At the most basic level, retransmissions occur for one reason: An ACK was not heard for the frame in question in what the operating system considers a reasonable amount of time based on the SRTT (Smooth Round Trip Time) observed during the session. This process may speed up slightly when using fast retransmissions, but the core reason remains the same.
So now that we know the basic reason for seeing the retransmissions, we now need to know where in the path we are experiencing the loss. We can most easily determine this by taking simultaneous traces while trying to communicate with the problem system. By matching up packets in both traces using sequence numbers, we should see either data from the sending host being blocked (because it will be missing from the receiver’s trace), or the acknowledgement (possibly also containing data) from the receiver being blocked.

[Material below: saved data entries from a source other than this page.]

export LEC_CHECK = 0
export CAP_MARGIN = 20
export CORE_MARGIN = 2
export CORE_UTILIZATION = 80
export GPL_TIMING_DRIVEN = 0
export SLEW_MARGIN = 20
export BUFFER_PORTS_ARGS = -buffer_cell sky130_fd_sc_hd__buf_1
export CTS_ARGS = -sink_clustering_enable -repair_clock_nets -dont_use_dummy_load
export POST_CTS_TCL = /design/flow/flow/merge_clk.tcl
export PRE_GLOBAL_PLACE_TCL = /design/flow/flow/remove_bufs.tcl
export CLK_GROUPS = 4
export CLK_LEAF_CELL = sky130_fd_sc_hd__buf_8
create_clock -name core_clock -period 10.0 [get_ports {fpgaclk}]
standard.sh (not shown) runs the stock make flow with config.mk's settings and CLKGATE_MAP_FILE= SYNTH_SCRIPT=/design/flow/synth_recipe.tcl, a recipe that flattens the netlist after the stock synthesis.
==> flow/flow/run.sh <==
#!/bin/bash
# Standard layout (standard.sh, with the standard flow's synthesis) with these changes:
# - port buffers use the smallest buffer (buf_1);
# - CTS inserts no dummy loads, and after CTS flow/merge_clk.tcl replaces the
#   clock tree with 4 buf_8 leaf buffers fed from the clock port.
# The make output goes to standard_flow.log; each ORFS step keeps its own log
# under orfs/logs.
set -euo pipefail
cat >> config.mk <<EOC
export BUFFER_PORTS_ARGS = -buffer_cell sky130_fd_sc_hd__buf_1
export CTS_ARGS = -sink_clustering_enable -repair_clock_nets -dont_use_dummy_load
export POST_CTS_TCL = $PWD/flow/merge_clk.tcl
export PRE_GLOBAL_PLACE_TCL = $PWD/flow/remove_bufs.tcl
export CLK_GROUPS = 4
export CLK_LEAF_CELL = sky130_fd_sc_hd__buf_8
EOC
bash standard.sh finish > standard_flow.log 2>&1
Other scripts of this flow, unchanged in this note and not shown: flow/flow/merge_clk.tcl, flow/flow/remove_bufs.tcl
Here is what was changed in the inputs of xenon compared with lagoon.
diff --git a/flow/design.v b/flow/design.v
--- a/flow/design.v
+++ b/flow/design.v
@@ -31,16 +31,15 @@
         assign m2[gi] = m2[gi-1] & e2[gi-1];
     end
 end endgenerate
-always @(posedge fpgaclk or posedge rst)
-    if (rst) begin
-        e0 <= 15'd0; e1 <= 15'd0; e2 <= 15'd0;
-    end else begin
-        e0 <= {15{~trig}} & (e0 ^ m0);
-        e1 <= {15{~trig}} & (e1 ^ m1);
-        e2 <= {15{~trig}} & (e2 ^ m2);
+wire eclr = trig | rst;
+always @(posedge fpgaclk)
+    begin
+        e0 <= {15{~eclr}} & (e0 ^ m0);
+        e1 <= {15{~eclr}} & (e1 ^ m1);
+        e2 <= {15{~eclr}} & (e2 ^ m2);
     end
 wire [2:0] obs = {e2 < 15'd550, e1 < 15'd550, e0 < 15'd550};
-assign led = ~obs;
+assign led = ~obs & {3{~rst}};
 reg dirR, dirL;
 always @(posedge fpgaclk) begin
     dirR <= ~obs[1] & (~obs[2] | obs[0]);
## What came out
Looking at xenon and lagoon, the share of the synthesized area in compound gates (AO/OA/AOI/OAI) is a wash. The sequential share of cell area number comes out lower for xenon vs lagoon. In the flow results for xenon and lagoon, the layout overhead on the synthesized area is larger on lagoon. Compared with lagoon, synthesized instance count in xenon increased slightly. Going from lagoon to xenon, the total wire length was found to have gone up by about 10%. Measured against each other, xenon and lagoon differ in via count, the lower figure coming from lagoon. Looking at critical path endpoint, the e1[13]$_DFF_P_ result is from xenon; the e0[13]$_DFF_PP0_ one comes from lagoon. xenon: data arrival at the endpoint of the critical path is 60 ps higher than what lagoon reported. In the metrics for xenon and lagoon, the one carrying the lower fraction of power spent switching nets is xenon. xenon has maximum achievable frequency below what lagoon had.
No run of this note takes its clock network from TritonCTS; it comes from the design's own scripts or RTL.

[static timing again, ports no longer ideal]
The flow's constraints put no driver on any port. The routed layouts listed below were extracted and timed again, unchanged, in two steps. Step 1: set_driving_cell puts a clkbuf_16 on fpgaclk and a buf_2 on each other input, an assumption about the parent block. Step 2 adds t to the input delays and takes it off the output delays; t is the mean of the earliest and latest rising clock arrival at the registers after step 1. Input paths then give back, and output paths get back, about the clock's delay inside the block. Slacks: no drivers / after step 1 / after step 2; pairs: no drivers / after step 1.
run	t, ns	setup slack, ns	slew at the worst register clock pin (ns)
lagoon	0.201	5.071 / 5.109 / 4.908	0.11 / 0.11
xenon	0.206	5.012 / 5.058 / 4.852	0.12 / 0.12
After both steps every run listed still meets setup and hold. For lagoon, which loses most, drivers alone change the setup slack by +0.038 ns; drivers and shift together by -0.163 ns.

Examples of the data flow for both of these are shown in diagrams below:
Unfortunately, with the exception of the simplest networks, this still doesn’t tell us specifically where the traffic is being blocked or dropped, but it does tell us what specifically is happening, which helps us direct the client to the source. Finally, if we are unable to resolve the issue because it is not on a system under our control, the information from the traces helps us prove to the client that the source of the problem is outside of our control.
#1 by Syed Waseem on April 10, 2013 - 4:55 pm
Really a good documentation for troubleshooting purpose. Highly appreciate this
Thanks Brian.
#2 by Tico88 on March 11, 2017 - 2:58 pm
Good Info, thanks.